SISTER HELEN PREJEAN: Well, it’s like a living death in so many ways, because you are waiting for death to come. You’re in an extremely confined environment, like the death row cells in Louisiana. It’s summer. It’s so hot. And constantly, the constant noise. All that you are subjected to, waiting to be killed. And you’re considered disposable human waste. You get a thousand signals a day that you’re not worth anything.

That’s so opposite of what I’ve — you know, what Jesus is about, what Christianity is about. And when I hear religion quoted, like Jeff Sessions, ex-Attorney General Jeff Sessions, just did to justify the separation of children from their parents at the border, pulling in a religious quote from Romans 13, that if something is the law, God’s behind it. It’s with the authority of God. I hate to see Christianity used like this. And I’ve actually had people say, like a member of the pardon board in Louisiana, “Well, Jesus was executed for our sins. If he hadn’t been executed by the Romans, we wouldn’t be saved. We’ve got to have executions.” Like, the image of God behind that is a wrathful God whose sense of justice has been offended and demands a sacrificial death. What kind of God is that? We’ve got to get Jesus right. We’ve got to get Christianity right. And I hate to see religion used to justify violence.
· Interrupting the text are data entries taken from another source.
`config.mk`:
```
export PLATFORM = sky130hd
export DESIGN_NAME = msre_top
export DESIGN_NICKNAME = d
export VERILOG_FILES = /design/src/core/msre_pkg.sv /design/src/core/msre_top.sv
export SDC_FILE = /design/constraint.sdc
export NUM_CORES = 1
export LEC_CHECK = 0
export BUFFER_PORTS_ARGS = -buffer_cell sky130_fd_sc_hd__buf_2
export CAP_MARGIN = 15
export CELL_PAD_IN_SITES_DETAIL_PLACEMENT = 0
export CELL_PAD_IN_SITES_GLOBAL_PLACEMENT = 1
export CORE_MARGIN = 5
export CORE_UTILIZATION = 44
export DETAILED_ROUTE_END_ITERATION = 6
export PLACE_DENSITY_LB_ADDON = 0.1
export SYNTH_ARGS = -nofsm -noshare
export SYNTH_HDL_FRONTEND = slang
export SYNTH_SLANG_ARGS = --single-unit
```
`constraint.sdc`:
```
create_clock -name clk_in -period 5.9 [get_ports clk_in]
set_input_delay 0 -clock clk_in [delete_from_list [all_inputs] [get_ports clk_in]]
set_output_delay 0 -clock clk_in [all_outputs]
set_load 0.05 [all_outputs]
```
`src/core/msre_pkg.sv`:
```
// Constants and types for the motion status reply encoder
`default_nettype none
package msre_pkg;
  // Host link and reply framing
  localparam logic [31:0] MSRE_REQ_WORD    = 32'h73746567; // Status request command word
  localparam int          MSRE_WORD_BYTES  = 4;
  localparam int          MSRE_REPLY_BYTES = 8;
  localparam logic [1:0]  MSRE_LAST_RX     = 2'h3;
  localparam logic [2:0]  MSRE_LAST_ECHO   = 3'h3;
  localparam logic [2:0]  MSRE_LAST_TX     = 3'h7;

  // Move state byte bits
  localparam int MSRE_MS_MOVING   = 0;
  localparam int MSRE_MS_TARGET   = 1;
  localparam int MSRE_MS_BACKLASH = 2;

  // Motion command state byte
  localparam logic [7:0] MSRE_COMMAND_CODE_MASK = 8'h3f;
  localparam int         MSRE_COMMAND_FAILED_BIT    = 6;
  localparam int         MSRE_COMMAND_EXECUTING_BIT = 7;
  localparam logic [5:0] MSRE_CODE_UNKNOWN      = 6'h00;
  localparam logic [5:0] MSRE_CODE_SOFT_STOP    = 6'h08;

  // Winding power state codes
  localparam logic [7:0] MSRE_POWER_UNKNOWN          = 8'h00;
  localparam logic [7:0] MSRE_WINDINGS_DISCONNECTED  = 8'h01;
  localparam logic [7:0] MSRE_NOMINAL_CURRENT        = 8'h03;
  localparam logic [7:0] MSRE_REDUCED_CURRENT        = 8'h04;
  localparam logic [7:0] MSRE_MAXIMUM_CURRENT        = 8'h05;

  // Encoder state codes
  localparam logic [7:0] MSRE_ENCODER_ABSENT   = 8'h00;
  localparam logic [7:0] MSRE_ENCODER_UNKNOWN  = 8'h01;
  localparam logic [7:0] MSRE_ENCODER_FAULTY   = 8'h02;
  localparam logic [7:0] MSRE_ENCODER_REVERSED = 8'h03;
  localparam logic [7:0] MSRE_ENCODER_GOOD     = 8'h04;

  // Register offsets (byte addresses) and reset values
  localparam logic [7:0]  MSRE_REG_CTRL     = 8'h00;
  localparam logic [7:0]  MSRE_REG_LIVE     = 8'h04;
  localparam logic [7:0]  MSRE_REG_INT_STAT = 8'h08;
  localparam logic [7:0]  MSRE_REG_INT_MASK = 8'h0c;
  localparam logic [7:0]  MSRE_REG_REQ_CNT  = 8'h10;
  localparam logic        MSRE_CTRL_RESET   = 1'h1;
  localparam int          MSRE_EV_W         = 4;
  localparam logic [3:0]  MSRE_MASK_RESET   = 4'h0;

  // Interrupt event positions
  localparam int MSRE_EV_REQUEST  = 0;
  localparam int MSRE_EV_CMD_OK   = 1;
  localparam int MSRE_EV_CMD_FAIL = 2;
  localparam int MSRE_EV_BAD_REQ  = 3;

  // Power mode selector from the driver stage
  typedef enum logic [1:0] {
    MSRE_PWR_OFF     = 2'h0,
    MSRE_PWR_NOMINAL = 2'h1,
    MSRE_PWR_REDUCED = 2'h2,
    MSRE_PWR_MAX     = 2'h3
  } msre_pwr_t;

  // Reply state machine, Gray along idle -> echo -> status
  typedef enum logic [1:0] {
    MSRE_S_IDLE = 2'h0,
    MSRE_S_ECHO = 2'h1,
    MSRE_S_STAT = 2'h3
  } msre_state_t;
endpackage
`default_nettype wire

```
`src/core/msre_top.sv`:
```
// Status request decoder and status reply byte encoder
//
// Function
// - Only the four-byte status word is a request, and it is answered with the status reply.
// - Move state bit 0x01 is set while the motor is actively driven and clear otherwise.
// - Move state bit 0x02 is set once the target speed is reached.
// - Move state bit 0x04 is set while a backlash compensation motion runs.
// - The low six command bits hold the current or last motion command code, 0x00 to 0x08.
// - Command bit 0x80 is one while a motion command executes and clears when it ends.
// - Command bit 0x40 records whether the finished command ended in error.
// - Winding power is reported as 0x01 off, 0x03 nominal, 0x04 reduced, 0x05 maximum.
// - Winding power code 0x00 is never reported.
// - Encoder state is 0x00 absent, 0x01 unknown, 0x02 faulty.
// - Encoder state is 0x03 when counting reversed and 0x04 when working properly.
`default_nettype none
module msre_top
  import msre_pkg::*;
(
  input  wire logic        clk_in,
  input  wire logic        reset_in,
  input  wire logic        ce_in,
  input  wire logic        rx_valid_in,
  input  wire logic [7:0]  rx_data_in,
  output logic             rx_ready_out,
  output logic             tx_valid_out,
  output logic [7:0]       tx_data_out,
  input  wire logic        tx_ready_in,
  input  wire logic        moving_in,
  input  wire logic        target_speed_in,
  input  wire logic        backlash_in,
  input  wire logic        cmd_start_in,
  input  wire logic [5:0]  cmd_code_in,
  input  wire logic        cmd_done_in,
  input  wire logic        cmd_error_in,
  input  wire logic [1:0]  power_mode_in,
  input  wire logic        enc_present_in,
  input  wire logic        enc_known_in,
  input  wire logic        enc_fault_in,
  input  wire logic        enc_reversed_in,
  input  wire logic [7:0]  reg_addr_in,
  input  wire logic [31:0] reg_wdata_in,
  input  wire logic        reg_wr_in,
  input  wire logic        reg_rd_in,
  output logic [31:0]      reg_rdata_out,
  output logic             irq_out
);

  ////////////////////////////////////////////////////////////////////////////
  // State
  msre_state_t          state_q, state_d;
  logic [1:0]           rx_cnt_q;
  logic [23:0]          rx_word_q;
  logic [2:0]           tx_idx_q;
  logic                 tx_valid_q;
  logic [7:0]           tx_data_q;
  logic [63:0]          snap_q;
  logic [5:0]           cmd_code_q;
  logic                 cmd_run_q;
  logic                 cmd_err_q;
  logic                 ctrl_en_q;
  logic [MSRE_EV_W-1:0] int_stat_q;
  logic [MSRE_EV_W-1:0] int_mask_q;
  logic [15:0]          req_cnt_q;
  logic [31:0]          rdata_q;

  ////////////////////////////////////////////////////////////////////////////
  // Live status bytes, built from the motion engine's levels and the registered command state
  logic [7:0] move_state_byte;
  logic [7:0] motion_command_state_byte;
  logic [7:0] winding_power_state;
  logic [7:0] encoder_state_byte;
  logic [5:0] code_in_range;

  assign move_state_byte = {5'h00, backlash_in, target_speed_in, moving_in};
  // Codes outside the documented set are reported as unknown
  assign code_in_range = (cmd_code_in > MSRE_CODE_SOFT_STOP) ? MSRE_CODE_UNKNOWN
                                                              : cmd_code_in;
  assign motion_command_state_byte = {cmd_run_q, cmd_err_q, cmd_code_q};
  // Every mode maps to a defined code, so the unknown code cannot appear
  assign winding_power_state =
      (msre_pwr_t'(power_mode_in) == MSRE_PWR_OFF)     ? MSRE_WINDINGS_DISCONNECTED :
      (msre_pwr_t'(power_mode_in) == MSRE_PWR_NOMINAL) ? MSRE_NOMINAL_CURRENT       :
      (msre_pwr_t'(power_mode_in) == MSRE_PWR_REDUCED) ? MSRE_REDUCED_CURRENT       :
                                                         MSRE_MAXIMUM_CURRENT;
  // Presence first, then knowledge, then fault, then direction
  assign encoder_state_byte =
      !enc_present_in ? MSRE_ENCODER_ABSENT   :
      !enc_known_in   ? MSRE_ENCODER_UNKNOWN  :
      enc_fault_in    ? MSRE_ENCODER_FAULTY   :
      enc_reversed_in ? MSRE_ENCODER_REVERSED :
                        MSRE_ENCODER_GOOD;

  ////////////////////////////////////////////////////////////////////////////
  // Request framing: bytes arrive low byte first, four to a word
  logic        rx_take;
  logic        rx_last;
  logic [31:0] rx_word;
  logic        req_ok;
  logic        req_bad;

  assign rx_ready_out = (state_q == MSRE_S_IDLE); // Refused while a reply drains
  assign rx_take      = rx_valid_in && rx_ready_out;
  assign rx_last      = rx_take && (rx_cnt_q == MSRE_LAST_RX);
  assign rx_word      = {rx_data_in, rx_word_q};
  assign req_ok       = rx_last && (rx_word == MSRE_REQ_WORD) && ctrl_en_q;
  assign req_bad      = rx_last && !req_ok;

  ////////////////////////////////////////////////////////////////////////////
  // Reply sequencing
  logic       tx_fire;
  logic       tx_end;
  logic [2:0] tx_next;
  logic [7:0] tx_byte;

  assign tx_fire = tx_valid_q && tx_ready_in;
  assign tx_end  = tx_fire && (tx_idx_q == MSRE_LAST_TX);
  assign tx_next = tx_idx_q + 3'h1;
  assign tx_byte = snap_q[{tx_next, 3'h0} +: 8];

  // Next state: echo bytes first, then the four status bytes
  always_comb begin
    state_d = state_q;
    unique case (state_q)
      MSRE_S_IDLE: if (req_ok) state_d = MSRE_S_ECHO;
      MSRE_S_ECHO: if (tx_fire && tx_idx_q == MSRE_LAST_ECHO) state_d = MSRE_S_STAT;
      MSRE_S_STAT: if (tx_end) state_d = MSRE_S_IDLE;
      default:     state_d = MSRE_S_IDLE;
    endcase
  end

  // Receive side registers
  always_ff @(posedge clk_in) begin
    if (reset_in) begin
      rx_cnt_q  <= 2'h0;
      rx_word_q <= 24'h000000;
    end else if (ce_in && rx_take) begin
      rx_cnt_q  <= rx_cnt_q + 2'h1;
      rx_word_q <= rx_word[31:8];
    end
  end

  // Snapshot at acceptance keeps every reply byte from one instant
  always_ff @(posedge clk_in) begin
    if (reset_in) begin
      snap_q <= 64'h0000000000000000;
    end else if (ce_in && req_ok) begin
      snap_q <= {encoder_state_byte, winding_power_state,
                 motion_command_state_byte, move_state_byte, rx_word};
    end
  end

  // Transmit side registers
  always_ff @(posedge clk_in) begin
    if (reset_in) begin
      state_q    <= MSRE_S_IDLE;
      tx_valid_q <= 1'h0;
      tx_data_q  <= 8'h00;
      tx_idx_q   <= 3'h0;
    end else if (ce_in) begin
      state_q <= state_d;
      if (req_ok) begin
        tx_valid_q <= 1'h1;
        tx_data_q  <= rx_word[7:0];
        tx_idx_q   <= 3'h0;
      end else if (tx_end) begin
        tx_valid_q <= 1'h0;
      end else if (tx_fire) begin
        tx_data_q <= tx_byte;
        tx_idx_q  <= tx_next;
      end
    end
  end

  assign tx_valid_out = tx_valid_q;
  assign tx_data_out  = tx_data_q;

  ////////////////////////////////////////////////////////////////////////////
  // Motion command tracking; a new start takes priority over a done
  always_ff @(posedge clk_in) begin
    if (reset_in) begin
      cmd_code_q <= MSRE_CODE_UNKNOWN;
      cmd_run_q  <= 1'h0;
      cmd_err_q  <= 1'h0;
    end else if (ce_in) begin
      if (cmd_start_in) begin
        cmd_code_q <= code_in_range;
        cmd_run_q  <= 1'h1;
        cmd_err_q  <= 1'h0;
      end else if (cmd_done_in && cmd_run_q) begin
        cmd_run_q <= 1'h0;
        cmd_err_q <= cmd_error_in;
      end
    end
  end

  ////////////////////////////////////////////////////////////////////////////
  // Register port decode and interrupt events
  logic                 wr_ctrl;
  logic                 wr_stat;
  logic                 wr_mask;
  logic [MSRE_EV_W-1:0] events;
  logic [31:0]          rd_mux;
  logic                 cmd_fin;

  assign wr_ctrl = reg_wr_in && (reg_addr_in == MSRE_REG_CTRL);
  assign wr_stat = reg_wr_in && (reg_addr_in == MSRE_REG_INT_STAT);
  assign wr_mask = reg_wr_in && (reg_addr_in == MSRE_REG_INT_MASK);
  assign cmd_fin = cmd_done_in && cmd_run_q && !cmd_start_in;
  assign events  = {req_bad, cmd_fin && cmd_error_in, cmd_fin && !cmd_error_in, req_ok};
  // Unmapped addresses read as zero
  assign rd_mux =
      (reg_addr_in == MSRE_REG_CTRL)     ? {31'h00000000, ctrl_en_q} :
      (reg_addr_in == MSRE_REG_LIVE)     ? {encoder_state_byte, winding_power_state,
                                            motion_command_state_byte, move_state_byte} :
      (reg_addr_in == MSRE_REG_INT_STAT) ? {28'h0000000, int_stat_q} :
      (reg_addr_in == MSRE_REG_INT_MASK) ? {28'h0000000, int_mask_q} :
      (reg_addr_in == MSRE_REG_REQ_CNT)  ? {16'h0000, req_cnt_q} :
                                           32'h00000000;

  // Control, mask and request counter
  always_ff @(posedge clk_in) begin
    if (reset_in) begin
      ctrl_en_q  <= MSRE_CTRL_RESET;
      int_mask_q <= MSRE_MASK_RESET;
      req_cnt_q  <= 16'h0000;
    end else if (ce_in) begin
      if (wr_ctrl) ctrl_en_q <= reg_wdata_in[0];
      if (wr_mask) int_mask_q <= reg_wdata_in[MSRE_EV_W-1:0];
      if (req_ok) req_cnt_q <= req_cnt_q + 16'h0001;
    end
  end

  // Sticky status: a new event beats a write-one clear in the same cycle
  always_ff @(posedge clk_in) begin
    if (reset_in) begin
      int_stat_q <= '0;
    end else if (ce_in) begin
      int_stat_q <= (int_stat_q & ~(wr_stat ? reg_wdata_in[MSRE_EV_W-1:0] : '0)) | events;
    end
  end

  // Read data stands only in the cycle after the strobe
  always_ff @(posedge clk_in) begin
    if (reset_in) begin
      rdata_q <= 32'h00000000;
    end else if (ce_in) begin
      rdata_q <= reg_rd_in ? rd_mux : 32'h00000000;
    end
  end

  assign reg_rdata_out = rdata_q;
  assign irq_out       = |(int_stat_q & int_mask_q);
endmodule
`default_nettype wire

```
==> impl_metrics.py, run 1 <==
metrics = {
    "routing": {
        "drcViolationCount": 0,
        "drt_pass1_iterations": 5,
        "drt_iter0_drc": 382,
        "via_count": 5108,
        "wl_per_cell_um": 15.6,
        "via_per_inst": 5.34,
        "routed_wl_um": 14900,
        "antenna_left": 0,
    },
    "synth": {
        "postSynthCellCount": 685,
        "ys_ff_latch": 144,
        "ys_seq_area_share_pct": 48.6,
        "synthesis.area_mm2": 0.00593,
        "ys.flop_type": "dfxtp_1",
        "yosysTopAreaCell": "dfxtp_1",
        "async_reset_ff_share_pct": 0,
        "ys_types": 51,
        "synth-warning-count": 0,
        "yosysTopAreaCellShare_pct": 48.6,
        "yosys-top-cells-area": "dfxtp_1 49%, nand2_1 8.2%, a21oi_1 6.5%",
        "avgSynthCellArea_um2": 8.65,
        "synth_edf_count": 0,
    },
    "worst_setup_path": {
        "end_kind": "register",
        "critPathSlowestCell": "or4_1",
        "start_kind": "register",
        "ff2ff_setup_slack_ns": 2.85,
        "r2r-end": "req_cnt_q[12]$_SDFFE_PP0P_",
        "critical-path-top-delay-family": "simple AND/OR/NAND/NOR gates",
        "cp_num_cells": 6,
        "worst-setup-path-type": "register to register",
        "cp-startpoint": "rx_cnt_q[0]$_SDFFE_PP0P_",
        "crit_chain": "ha_1 > nor4bb_1 > and4_1 > nand4_1 > or4_1 > a21oi_1",
        "crit_end": "req_cnt_q[12]$_SDFFE_PP0P_",
        "worst-endpoint-required_ns": 6.23,
        "worst_r2r_path_depth": 6,
        "rr_startpoint": "rx_cnt_q[0]$_SDFFE_PP0P_",
        "cp_max_fo": 24,
        "arrival_ns": 3.38,
        "max_stage_delay_ns": 0.76,
        "crit_buf_inv": 0,
    },
    "hold_path": {
        "hold_path.class": "primary input to register",
    },
    "timing": {
        "maxSlewViolCount": 0,
        "layout_worst_path_cycle_share_pct": 51.7,
        "hold_viol": 0,
        "relSlewSlack_pct": 39.1,
        "rsz0062_at_grt": "false",
        "finalSetupViolations": 0,
        "max_freq_mhz": 328,
        "fin_setup_tns_ns": 0,
        "tightestPinTransition_ns": 0.911,
        "clock_skew_ns": 0.00459,
        "min_period_ns": 3.05,
    },
    "floorplan": {
        "start_util_pct": 44.8,
        "die_area_mm2": 0.0159,
        "placement_rows": 42,
        "core_mm2": 0.0132,
        "ios": 116,
        "die_y_um": 126,
        "die_x_um": 126,
    },
    "clocking": {
        "root_buffer": "clkbuf_16",
        "clockBufferDepth": 2,
        "htreeDepth": 4,
        "cts_tree": "done",
        "clkLatencyLatePin_ns": 0.41,
        "cts_resized": 0,
        "numClockSinks": 144,
        "path_clk_slew_ns": 0.06,
        "cts_buffers": 17,
    },
    "global_routing": {
        "grt_max_degree": 63,
        "grt_pass1_vias": 4849,
        "grt_pass1_wl_um": 24300,
        "grt_usage_pct": 18.9,
        "antenna_found_initial": 0,
        "grt_overflow": 0,
    },
    "placed_design": {
        "io_buffer_count": 77,
        "dp_hpwl_um": 10100,
        "postPlaceCellArea_mm2": 0.00634,
        "gp_congestion": 0.779,
    },
    "cells_and_area": {
        "syn_to_final_growth_pct": 21.7,
        "num-nets-final": 846,
        "design_area_mm2": 0.00721,
        "fill_cells": 1271,
        "diodes": 0,
        "layout-drive-gt1-share_pct": 16.9,
    },
    "job": {
        "drv_cap": 0,
    },
    "pwr": {
        "ir_worst_vdd_mv": 0.190,
        "power.leakage_nw": 2.77,
        "p_per_area_mw_per_mm2": 290,
    },
    "outcome": {
        "outcome": "finished, final reports clean",
    },
}
## cells in the final DEF, fill, tap and decap left out, types with 10 or more instances in the layout
| master | synthesis | layout |
|---|---|---|
| nor2_1 | 68 | 68 |
| nand3_1 | 12 | 12 |
| a22oi_1 | 28 | 28 |
| nand2_1 | 130 | 130 |
| buf_2 | 2 | 76 |
| o31ai_1 | 10 | 10 |
| clkbuf_16 | 0 | 17 |
| dfxtp_1 | 144 | 144 |
| and3_1 | 19 | 19 |
| or4_1 | 11 | 11 |
| conb_1 | 1 | 10 |
| o21ai_0 | 15 | 15 |
| inv_1 | 10 | 10 |
| dlygate4sd3_1 | 0 | 31 |
| a21oi_1 | 77 | 77 |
It’s the opposite of what Jesus was about.

AMY GOODMAN: You have the federal government, President Trump and William Barr, saying they’re going to resume federal death penalty cases, executions, after almost 20 years. Yet you have the states, one by one — we are, in this country, almost at a majority of states that are saying no to the death penalty.

SISTER HELEN PREJEAN: Because the Trump administration feels they have absolute power and they could do whatever they want, so they declare, “Well, we’re going to do this.” And we notice a pattern that often the Trump administration has made declarations of what they’re going to do to immigrants or the Muslim ban, and they have no understanding of the courts and the constitutional rights.

AMY GOODMAN: We have 20 seconds.

SISTER HELEN PREJEAN: Yes. So, please, God, that federal defenders will be in there using the Constitution to block this and to slow it down and make it not happen.

AMY GOODMAN: We’re going to do Part 2 of our discussion and post it online at democracynow.org. Sister Helen Prejean is the author of River of Fire: My Spiritual Journey. This follows her book Dead Man Walking: An Eyewitness Account of the Death Penalty. That does it for our broadcast. I’m Amy Goodman, with Juan González. This is Democracy Now!